Electromagnetic receptors are sensory cells that respond to electrical, magnetic, and light stimuli. Of these, light-detecting photoreceptors are the most common and diverse. Most animals sense light in their environment. Photoreceptors have been common since the first ones evolved in cnidarians (jellyfish) and ctenophores (comb jellies) more than 500 million years ago.

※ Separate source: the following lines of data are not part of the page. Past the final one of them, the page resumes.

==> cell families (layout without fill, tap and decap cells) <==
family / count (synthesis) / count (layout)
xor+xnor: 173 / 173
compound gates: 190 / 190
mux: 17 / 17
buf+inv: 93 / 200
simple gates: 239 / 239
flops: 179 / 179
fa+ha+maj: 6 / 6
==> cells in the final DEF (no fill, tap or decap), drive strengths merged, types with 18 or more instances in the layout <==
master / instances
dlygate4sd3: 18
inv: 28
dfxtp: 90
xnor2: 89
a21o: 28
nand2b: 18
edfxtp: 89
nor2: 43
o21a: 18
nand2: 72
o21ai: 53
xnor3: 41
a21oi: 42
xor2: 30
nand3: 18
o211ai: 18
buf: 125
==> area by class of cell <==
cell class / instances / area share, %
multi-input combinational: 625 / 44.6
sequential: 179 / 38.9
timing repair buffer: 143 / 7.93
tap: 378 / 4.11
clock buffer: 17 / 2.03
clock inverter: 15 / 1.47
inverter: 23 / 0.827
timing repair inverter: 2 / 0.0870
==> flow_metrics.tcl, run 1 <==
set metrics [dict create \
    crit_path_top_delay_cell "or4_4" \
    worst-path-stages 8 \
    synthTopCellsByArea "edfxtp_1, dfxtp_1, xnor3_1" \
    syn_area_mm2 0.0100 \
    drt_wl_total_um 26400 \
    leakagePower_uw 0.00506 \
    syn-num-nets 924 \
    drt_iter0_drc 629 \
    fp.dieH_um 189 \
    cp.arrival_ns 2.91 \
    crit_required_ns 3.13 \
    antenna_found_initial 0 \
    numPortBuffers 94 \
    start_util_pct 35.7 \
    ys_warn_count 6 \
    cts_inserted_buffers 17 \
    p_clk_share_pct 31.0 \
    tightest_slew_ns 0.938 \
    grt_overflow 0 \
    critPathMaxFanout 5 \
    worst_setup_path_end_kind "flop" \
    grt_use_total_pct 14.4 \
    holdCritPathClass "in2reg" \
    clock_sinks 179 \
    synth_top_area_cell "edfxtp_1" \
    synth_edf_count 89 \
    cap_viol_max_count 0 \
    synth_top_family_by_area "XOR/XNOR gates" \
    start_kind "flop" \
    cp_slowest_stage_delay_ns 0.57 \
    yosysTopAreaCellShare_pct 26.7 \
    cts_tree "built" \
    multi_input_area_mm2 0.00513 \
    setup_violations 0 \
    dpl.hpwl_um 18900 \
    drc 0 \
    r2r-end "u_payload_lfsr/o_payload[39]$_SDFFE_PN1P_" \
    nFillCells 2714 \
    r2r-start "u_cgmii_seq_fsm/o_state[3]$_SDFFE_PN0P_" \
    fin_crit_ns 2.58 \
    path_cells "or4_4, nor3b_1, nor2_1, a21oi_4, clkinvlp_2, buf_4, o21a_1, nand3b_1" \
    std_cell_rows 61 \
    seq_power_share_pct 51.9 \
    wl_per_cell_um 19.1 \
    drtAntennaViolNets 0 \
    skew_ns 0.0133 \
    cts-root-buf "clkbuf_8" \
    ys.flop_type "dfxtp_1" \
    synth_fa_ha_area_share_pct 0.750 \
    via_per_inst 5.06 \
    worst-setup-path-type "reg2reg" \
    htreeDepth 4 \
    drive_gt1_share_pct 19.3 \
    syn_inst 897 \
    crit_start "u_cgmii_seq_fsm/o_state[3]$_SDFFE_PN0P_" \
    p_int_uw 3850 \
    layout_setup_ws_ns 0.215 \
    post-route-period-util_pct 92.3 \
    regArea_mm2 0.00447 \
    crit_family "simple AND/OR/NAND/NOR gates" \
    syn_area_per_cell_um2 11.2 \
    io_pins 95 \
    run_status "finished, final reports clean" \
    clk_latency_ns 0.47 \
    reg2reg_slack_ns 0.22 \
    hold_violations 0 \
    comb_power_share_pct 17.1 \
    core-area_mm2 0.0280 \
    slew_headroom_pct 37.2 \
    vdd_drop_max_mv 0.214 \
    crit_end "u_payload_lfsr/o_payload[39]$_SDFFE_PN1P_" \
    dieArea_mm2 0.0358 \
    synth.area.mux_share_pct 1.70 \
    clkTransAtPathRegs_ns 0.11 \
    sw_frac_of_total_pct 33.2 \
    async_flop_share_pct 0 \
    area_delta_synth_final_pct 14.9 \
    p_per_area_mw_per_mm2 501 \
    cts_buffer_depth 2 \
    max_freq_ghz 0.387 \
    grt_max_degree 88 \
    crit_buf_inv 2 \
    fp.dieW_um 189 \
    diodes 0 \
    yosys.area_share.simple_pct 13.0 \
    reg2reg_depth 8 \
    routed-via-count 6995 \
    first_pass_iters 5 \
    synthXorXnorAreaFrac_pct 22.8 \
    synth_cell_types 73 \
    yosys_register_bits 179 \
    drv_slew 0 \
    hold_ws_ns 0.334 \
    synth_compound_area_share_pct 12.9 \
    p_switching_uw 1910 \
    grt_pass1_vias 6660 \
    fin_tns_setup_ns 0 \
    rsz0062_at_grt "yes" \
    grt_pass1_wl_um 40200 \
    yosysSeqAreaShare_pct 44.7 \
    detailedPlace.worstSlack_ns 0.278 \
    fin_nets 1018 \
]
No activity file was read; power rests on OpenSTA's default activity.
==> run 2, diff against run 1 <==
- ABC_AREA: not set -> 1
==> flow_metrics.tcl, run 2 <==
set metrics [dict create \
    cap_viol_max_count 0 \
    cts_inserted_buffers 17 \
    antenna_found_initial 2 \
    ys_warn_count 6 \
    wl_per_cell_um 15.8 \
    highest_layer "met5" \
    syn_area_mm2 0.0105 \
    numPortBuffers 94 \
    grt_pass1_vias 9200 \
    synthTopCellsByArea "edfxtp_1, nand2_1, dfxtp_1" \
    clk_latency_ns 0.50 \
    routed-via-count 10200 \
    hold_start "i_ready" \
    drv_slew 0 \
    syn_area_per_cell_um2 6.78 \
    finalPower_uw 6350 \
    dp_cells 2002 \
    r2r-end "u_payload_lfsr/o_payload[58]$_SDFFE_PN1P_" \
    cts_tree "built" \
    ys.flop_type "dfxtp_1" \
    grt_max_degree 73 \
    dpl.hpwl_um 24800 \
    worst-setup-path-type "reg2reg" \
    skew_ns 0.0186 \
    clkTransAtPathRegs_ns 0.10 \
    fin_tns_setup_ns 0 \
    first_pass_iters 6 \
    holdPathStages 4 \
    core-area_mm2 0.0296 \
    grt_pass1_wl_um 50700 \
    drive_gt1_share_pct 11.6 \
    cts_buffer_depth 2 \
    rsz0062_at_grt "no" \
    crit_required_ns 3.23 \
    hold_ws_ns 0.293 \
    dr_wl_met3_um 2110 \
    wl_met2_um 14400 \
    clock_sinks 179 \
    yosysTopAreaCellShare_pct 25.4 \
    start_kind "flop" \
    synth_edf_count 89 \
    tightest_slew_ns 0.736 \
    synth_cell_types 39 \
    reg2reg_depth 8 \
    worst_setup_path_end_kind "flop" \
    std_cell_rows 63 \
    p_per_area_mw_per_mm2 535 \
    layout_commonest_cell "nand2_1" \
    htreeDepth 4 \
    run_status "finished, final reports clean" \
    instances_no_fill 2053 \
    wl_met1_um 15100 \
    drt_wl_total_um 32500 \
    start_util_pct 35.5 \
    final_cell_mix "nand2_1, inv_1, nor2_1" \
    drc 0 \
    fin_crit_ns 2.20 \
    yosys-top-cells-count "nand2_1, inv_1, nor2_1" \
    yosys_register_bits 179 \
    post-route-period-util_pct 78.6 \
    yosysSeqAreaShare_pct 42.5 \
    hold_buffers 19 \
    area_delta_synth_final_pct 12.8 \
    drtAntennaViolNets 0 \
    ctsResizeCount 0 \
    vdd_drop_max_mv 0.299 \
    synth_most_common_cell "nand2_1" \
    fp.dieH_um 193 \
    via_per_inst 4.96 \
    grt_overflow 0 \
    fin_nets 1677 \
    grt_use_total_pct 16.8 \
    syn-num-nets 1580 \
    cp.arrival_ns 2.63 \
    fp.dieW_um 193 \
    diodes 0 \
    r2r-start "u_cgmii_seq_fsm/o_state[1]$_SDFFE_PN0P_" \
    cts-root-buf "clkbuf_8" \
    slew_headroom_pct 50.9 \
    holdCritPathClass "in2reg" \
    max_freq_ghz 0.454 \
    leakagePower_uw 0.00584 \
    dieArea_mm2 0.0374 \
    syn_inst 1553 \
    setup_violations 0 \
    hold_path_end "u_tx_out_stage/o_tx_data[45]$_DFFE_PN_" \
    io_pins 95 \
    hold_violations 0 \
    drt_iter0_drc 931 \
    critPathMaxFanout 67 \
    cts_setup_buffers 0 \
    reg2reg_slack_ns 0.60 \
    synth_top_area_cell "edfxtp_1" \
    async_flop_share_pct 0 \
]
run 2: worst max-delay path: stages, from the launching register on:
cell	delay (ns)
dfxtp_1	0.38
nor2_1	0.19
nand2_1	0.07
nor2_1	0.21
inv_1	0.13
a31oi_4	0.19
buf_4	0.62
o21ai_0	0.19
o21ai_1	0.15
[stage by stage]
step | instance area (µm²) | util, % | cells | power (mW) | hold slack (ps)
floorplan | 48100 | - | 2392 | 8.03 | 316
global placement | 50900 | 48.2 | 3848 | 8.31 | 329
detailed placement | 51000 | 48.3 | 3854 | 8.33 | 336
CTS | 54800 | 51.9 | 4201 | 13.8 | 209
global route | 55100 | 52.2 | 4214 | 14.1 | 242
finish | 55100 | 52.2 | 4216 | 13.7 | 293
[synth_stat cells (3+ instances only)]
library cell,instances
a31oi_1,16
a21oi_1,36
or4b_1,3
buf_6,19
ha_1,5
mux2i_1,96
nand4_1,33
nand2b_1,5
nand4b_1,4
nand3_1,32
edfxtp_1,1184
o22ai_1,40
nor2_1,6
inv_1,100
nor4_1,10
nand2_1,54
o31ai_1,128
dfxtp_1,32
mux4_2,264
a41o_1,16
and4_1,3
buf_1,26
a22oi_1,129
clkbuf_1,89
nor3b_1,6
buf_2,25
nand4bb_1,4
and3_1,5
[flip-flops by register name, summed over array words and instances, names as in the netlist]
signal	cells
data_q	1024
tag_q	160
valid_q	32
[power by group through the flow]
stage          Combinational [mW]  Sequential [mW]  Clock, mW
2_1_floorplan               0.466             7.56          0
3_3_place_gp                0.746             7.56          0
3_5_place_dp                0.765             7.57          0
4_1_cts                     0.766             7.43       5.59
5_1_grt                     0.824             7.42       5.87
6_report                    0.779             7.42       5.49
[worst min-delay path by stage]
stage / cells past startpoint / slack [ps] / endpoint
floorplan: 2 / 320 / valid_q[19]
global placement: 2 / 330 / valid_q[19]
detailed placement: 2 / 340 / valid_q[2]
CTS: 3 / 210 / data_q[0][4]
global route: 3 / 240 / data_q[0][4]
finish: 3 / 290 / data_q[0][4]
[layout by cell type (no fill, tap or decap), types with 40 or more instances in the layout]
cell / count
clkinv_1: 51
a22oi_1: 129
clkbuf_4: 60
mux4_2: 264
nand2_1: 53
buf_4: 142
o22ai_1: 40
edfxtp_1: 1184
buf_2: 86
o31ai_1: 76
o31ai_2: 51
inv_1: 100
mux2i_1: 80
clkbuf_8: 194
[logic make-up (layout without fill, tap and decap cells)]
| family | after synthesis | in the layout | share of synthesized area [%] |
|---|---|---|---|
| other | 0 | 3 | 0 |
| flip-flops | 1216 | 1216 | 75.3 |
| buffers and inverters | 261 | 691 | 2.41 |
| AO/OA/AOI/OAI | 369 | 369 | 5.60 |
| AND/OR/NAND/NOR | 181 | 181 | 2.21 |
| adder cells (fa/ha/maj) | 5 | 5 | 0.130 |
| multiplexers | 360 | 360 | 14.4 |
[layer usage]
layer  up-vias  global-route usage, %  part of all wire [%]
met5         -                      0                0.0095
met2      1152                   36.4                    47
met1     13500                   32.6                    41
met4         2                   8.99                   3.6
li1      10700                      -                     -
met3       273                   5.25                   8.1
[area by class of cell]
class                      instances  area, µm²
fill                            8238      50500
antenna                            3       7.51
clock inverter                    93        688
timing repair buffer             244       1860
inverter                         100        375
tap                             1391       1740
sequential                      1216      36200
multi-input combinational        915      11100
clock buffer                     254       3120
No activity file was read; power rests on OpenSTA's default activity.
**src/source/cache_pkg.sv**
```systemverilog
package cache_pkg;

    localparam int ADDR_BITS   = 32;                                 // request address width
    localparam int BYTE_BITS   = 8;                                  // one data byte
    localparam int BLOCK_BYTES = 4;                                  // bytes in every block
    localparam int MEM_BLOCKS  = 1024;                               // blocks held by main memory
    localparam int L1_LINES    = 32;                                 // one block per L1 line
    localparam int L2_SETS     = 128;
    localparam int L2_WAYS     = 4;
    localparam int L2_LATENCY  = 3;                                  // capture edge to L2 completion
    localparam int MEM_LATENCY = 13;                                 // capture edge to memory completion

    typedef logic [ADDR_BITS-1:0]                       addr_t;
    typedef logic [BYTE_BITS-1:0]                       byte_t;
    typedef logic [BLOCK_BYTES*BYTE_BITS-1:0]           block_t;
    typedef logic [$clog2(MEM_BLOCKS)-1:0]              blk_id_t;    // address without offset, wraps at 1024
    typedef logic [$clog2(BLOCK_BYTES)-1:0]             offset_t;
    typedef logic [$clog2(L1_LINES)-1:0]                l1_index_t;
    typedef logic [$bits(blk_id_t)-$bits(l1_index_t)-1:0] l1_tag_t;
    typedef logic [$clog2(L2_SETS)-1:0]                 l2_index_t;
    typedef logic [$bits(blk_id_t)-$bits(l2_index_t)-1:0] l2_tag_t;
    typedef logic [$clog2(L2_WAYS)-1:0]                 way_t;
    typedef logic [$clog2(L2_WAYS)-1:0]                 lru_rank_t;  // 0 is least recent, 3 most recent

    // way n starts at rank n in every set
    localparam lru_rank_t [L2_WAYS-1:0] LRU_RESET = {lru_rank_t'(3), lru_rank_t'(2),
                                                     lru_rank_t'(1), lru_rank_t'(0)};

    typedef struct packed {
        addr_t address;
        byte_t wdata;                                                // only meaningful for writes
        logic  write;                                                // 1 for a write, 0 for a read
    } cache_req_t;

    typedef struct packed {
        blk_id_t   blk_id;
        offset_t   offset;
        l1_index_t l1_index;
        l1_tag_t   l1_tag;
        l2_index_t l2_index;
        l2_tag_t   l2_tag;
    } lookup_t;

    typedef enum logic [1:0] {
        S_L1,                                                        // idle or checking L1
        S_L2_WAIT,                                                   // counting down the L2 latency
        S_MEM_WAIT                                                   // counting down the memory latency
    } seq_state_e;

endpackage

```
**src/source/l2_lru_select.sv**
```systemverilog
`timescale 1ns/100ps

module l2_lru_select
    import cache_pkg::*;
(
    input  logic                 clk_cc,
    input  logic                 rst,
    input  lookup_t              lkp,
    input  logic [L2_WAYS-1:0]   way_hit,
    input  block_t [L2_WAYS-1:0] way_block,
    input  logic                 lru_touch,
    input  logic                 l2_fill,
    output logic                 l2_hit,
    output block_t               l2_block,
    output way_t                 victim,                             // way holding rank 0 in this set
    output logic [L2_WAYS-1:0]   fill_en_vec
);

    lru_rank_t [L2_WAYS-1:0] rank_q [L2_SETS];
    lru_rank_t [L2_WAYS-1:0] cur_rank;                               // ranks of the addressed set
    way_t                    hit_way;
    way_t                    touch_way;
    logic [L2_WAYS-1:0]      rank_seen;                              // one bit per rank value present

    always_comb
    begin
        cur_rank  = rank_q[lkp.l2_index];
        hit_way   = '0;
        victim    = '0;
        rank_seen = '0;
        for (int w = 0; w < L2_WAYS; w++)
        begin
            if (way_hit[w])
            begin
                hit_way = way_t'(w);
            end
            if (cur_rank[w] == '0)
            begin
                victim = way_t'(w);
            end
            rank_seen[cur_rank[w]] = 1'b1;
        end
        for (int w = 0; w < L2_WAYS; w++)
        begin
            fill_en_vec[w] = l2_fill && (victim == way_t'(w));
        end
    end

    assign l2_hit    = |way_hit;
    assign l2_block  = way_block[hit_way];
    assign touch_way = l2_hit ? hit_way : victim;                    // a miss refreshes the freshly filled way

    always_ff @(posedge clk_cc)
    begin
        if (rst)
        begin
            for (int s = 0; s < L2_SETS; s++)
            begin
                rank_q[s] <= LRU_RESET;
            end
        end
        else if (lru_touch)
        begin
            for (int w = 0; w < L2_WAYS; w++)
            begin
                if (way_t'(w) == touch_way)
                begin
                    rank_q[lkp.l2_index][w] <= lru_rank_t'(L2_WAYS - 1);
                end
                else if (cur_rank[w] > cur_rank[touch_way])
                begin
                    rank_q[lkp.l2_index][w] <= cur_rank[w] - 1'b1;   // ways above the touched one slide down
                end
            end
        end
    end

    // a block lives in at most one way, since fills only happen after an L2 miss
    assert property (@(posedge clk_cc) disable iff (rst) $onehot0(way_hit));
    // every touch has to start from a full permutation of ranks
    assert property (@(posedge clk_cc) disable iff (rst) lru_touch |-> &rank_seen);

endmodule

```
**config.mk**
```make
export PLATFORM = sky130hd
export DESIGN_NAME = l2_lru_select
export DESIGN_NICKNAME = d
export VERILOG_FILES = /design/src/source/cache_pkg.sv /design/src/source/l2_lru_select.sv
export SDC_FILE = /design/constraint.sdc
export NUM_CORES = 2
export LEC_CHECK = 0
export ABC_AREA = 1
export BUFFER_PORTS_ARGS = -buffer_cell sky130_fd_sc_hd__buf_2
export CAP_MARGIN = 10
export CELL_PAD_IN_SITES_DETAIL_PLACEMENT = 0
export CELL_PAD_IN_SITES_GLOBAL_PLACEMENT = 1
export CORE_ASPECT_RATIO = 0.5
export CORE_MARGIN = 3
export CORE_UTILIZATION = 45
export CTS_CLUSTER_DIAMETER = 30
export DETAILED_ROUTE_END_ITERATION = 10
export PLACE_DENSITY = 0.85
export SETUP_SLACK_MARGIN = 0.02
export SYNTH_ARGS = -nofsm -noshare
export SYNTH_HDL_FRONTEND = slang
export SYNTH_SLANG_ARGS = --single-unit
```
**constraint.sdc**
```tcl
create_clock -name clk_cc -period 15.62 [get_ports clk_cc]
set_clock_uncertainty 0.15 [all_clocks]
set_input_delay 3.905 -clock clk_cc [delete_from_list [all_inputs] [get_ports clk_cc]]
set_output_delay 3.905 -clock clk_cc [all_outputs]
set_load 0.05 [all_outputs]
```
==> run summary <==
Worst relative slew slack: 0.147
Detail Route Antenna Nets: 0
Vias in the first global route: 41200
Crit end category: output pin
Worst-path clk slew: 50 ps
Top flop regs: rank_q: 1024 flops
Fill count: 9950
Vias per inst: 5.73
Measured slew at the worst slew-check pin: 1280 ps
Worst Setup EP: fill_en_vec[0]
Worst Setup SP: lkp[5]
Post-synth cell types: 36
Worst-path maximum fanout: 24
Setup violations, final: 0
Largest Register: rank_q
Tmin final: 13490 ps
CTS resizes: 0
PortBufs: 181
Setup TNS: 0 ps
Die area: 118000 um^2
Synth Net Count: 6131
Cts bufs inserted: 161
Status: completed
First-pass GRT wire length: 249000 um
Max Cap Violations: 0
Post-route insts no fill: 7624
Reg2Reg Depth: 25
Die Width: 483 um
Multi-input gate area: 17600 um^2
Worst min path class: reg2reg
Initial Util: 0.459
Storage cell area: 30700 um^2
Post-synthesis cell count: 5956
H-Tree Depth: 4
Critical path arrival: 9430 ps
CTS sink cnt: 1024
Reg2Reg Launch Point: rank_q[12][4]
Post-synthesis cell area: 51200 um^2
Gr usage total: 0.284
Final net count: 6165
Maximum VDD drop: 0.0000770 V
Clk buf depth: 3
DR WL/cell: 22.4 um
Yosys reg bits: 1024
Cts hold-fix bufs: 0
Routability Congestion: 0.878
Syn Area/Cell: 8.59 um^2
CTS tree: done
Pre-antenna DRT Iters: 6
Max reg flops: 1024
DP HPWL: 104000 um
Post-CTS Setup Bufs: 0
Slew Limit Fails: 0
Pwr Density: 126 nW/um^2
Initial antenna violation count: 1
Die height: 244 um
WL final: 171000 um
Global route overflow: 0
Share of cells above drive strength 1: 0.100
CORE AREA: 111000 um^2
Worst R2R End: rank_q[52][7]
Worst hold path depth: 9
CTS root buffer: clkbuf_16
Cells after DPL: 7323
Part of the Yosys area used for sequential elements: 0.601
RSZ-0062 raised after global routing: false
Rows: 86
Startpoint types: input pin
FMAX: 74.1 MHz
Via count: 43700
Final hold vios: 0
Residual DRC count: 0
Clk_lat worst skew: 770 ps
Largest net degree at the start of global routing: 129
I/O Pins: 207
LEAKAGE: 23.4 nW
WP data required: 11570 ps
Initial drt markers: 5917
WS Path Type: in2out
Area Overhead vs Synth: 14.1%
Crit share post-route: 0.864
FF-to-FF setup slack: 7700 ps
Yosys warns: 0
File: src/source/cache_pkg.sv
package cache_pkg;

    localparam int ADDR_BITS   = 32;                                 // request address width
    localparam int BYTE_BITS   = 8;                                  // one data byte
    localparam int BLOCK_BYTES = 4;                                  // bytes in every block
    localparam int MEM_BLOCKS  = 1024;                               // blocks held by main memory
    localparam int L1_LINES    = 32;                                 // one block per L1 line
    localparam int L2_SETS     = 128;
    localparam int L2_WAYS     = 4;
    localparam int L2_LATENCY  = 3;                                  // capture edge to L2 completion
    localparam int MEM_LATENCY = 13;                                 // capture edge to memory completion

    typedef logic [ADDR_BITS-1:0]                       addr_t;
    typedef logic [BYTE_BITS-1:0]                       byte_t;
    typedef logic [BLOCK_BYTES*BYTE_BITS-1:0]           block_t;
    typedef logic [$clog2(MEM_BLOCKS)-1:0]              blk_id_t;    // address without offset, wraps at 1024
    typedef logic [$clog2(BLOCK_BYTES)-1:0]             offset_t;
    typedef logic [$clog2(L1_LINES)-1:0]                l1_index_t;
    typedef logic [$bits(blk_id_t)-$bits(l1_index_t)-1:0] l1_tag_t;
    typedef logic [$clog2(L2_SETS)-1:0]                 l2_index_t;
    typedef logic [$bits(blk_id_t)-$bits(l2_index_t)-1:0] l2_tag_t;
    typedef logic [$clog2(L2_WAYS)-1:0]                 way_t;
    typedef logic [$clog2(L2_WAYS)-1:0]                 lru_rank_t;  // 0 is least recent, 3 most recent

    // way n starts at rank n in every set
    localparam lru_rank_t [L2_WAYS-1:0] LRU_RESET = {lru_rank_t'(3), lru_rank_t'(2),
                                                     lru_rank_t'(1), lru_rank_t'(0)};

    typedef struct packed {
        addr_t address;
        byte_t wdata;                                                // only meaningful for writes
        logic  write;                                                // 1 for a write, 0 for a read
    } cache_req_t;

    typedef struct packed {
        blk_id_t   blk_id;
        offset_t   offset;
        l1_index_t l1_index;
        l1_tag_t   l1_tag;
        l2_index_t l2_index;
        l2_tag_t   l2_tag;
    } lookup_t;

    typedef enum logic [1:0] {
        S_L1,                                                        // idle or checking L1
        S_L2_WAIT,                                                   // counting down the L2 latency
        S_MEM_WAIT                                                   // counting down the memory latency
    } seq_state_e;

endpackage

Light-detecting photoreceptors are the sensory receptors in eyes (Fig. 36.2c). Photoreceptors respond to individual photons of light energy. In most invertebrates, light causes Na+ channels to open, depolarizing the cell. By contrast, vertebrate photoreceptors close Na+ channels in response to light, causing the cell to become hyperpolarized. Most receptors excite neurons that they synapse with, but vertebrate photoreceptors are unusual in that they can either excite or inhibit neurons in the eye. Photoreception in the vertebrate eye is discussed in section 36.4.

Some fish, such as catfish, contain specialized electroreceptors arranged in a lateral line along their bodies. Electroreceptors enable these fish to detect weak electrical signals emitted by all organisms. They likely evolved as an adaptation for locating prey or potential predators in poorly lit habitats where vision was less useful. Some specialized “weakly electric” fish actually generate an electromagnetic field by emitting pulses from an electric organ located in the tail. Disturbances in the field detected by electroreceptors of the lateral line system signal the location of nearby prey. These fish also inhabit rivers with poor visibility. The bill of the duckbilled platypus also contains electroreceptors that locate prey in dimly lit water.

Finally, specialized receptors with dendritic branches in the skin can respond to heat and cold (thermoreceptors) or to pain (nociceptors). Thermoreceptors help to control an animal’s metabolism, and they also regulate body temperature by controlling patterns of blood flow that in turn alter rates of heat gain and loss (Chapter 40). As a result, they help to maintain homeostasis. Pain receptors send action potentials to the brain or spinal cord when exposed to excessive heat, force, or chemical damage. A quick withdrawal from the painful stimulus is the typical response.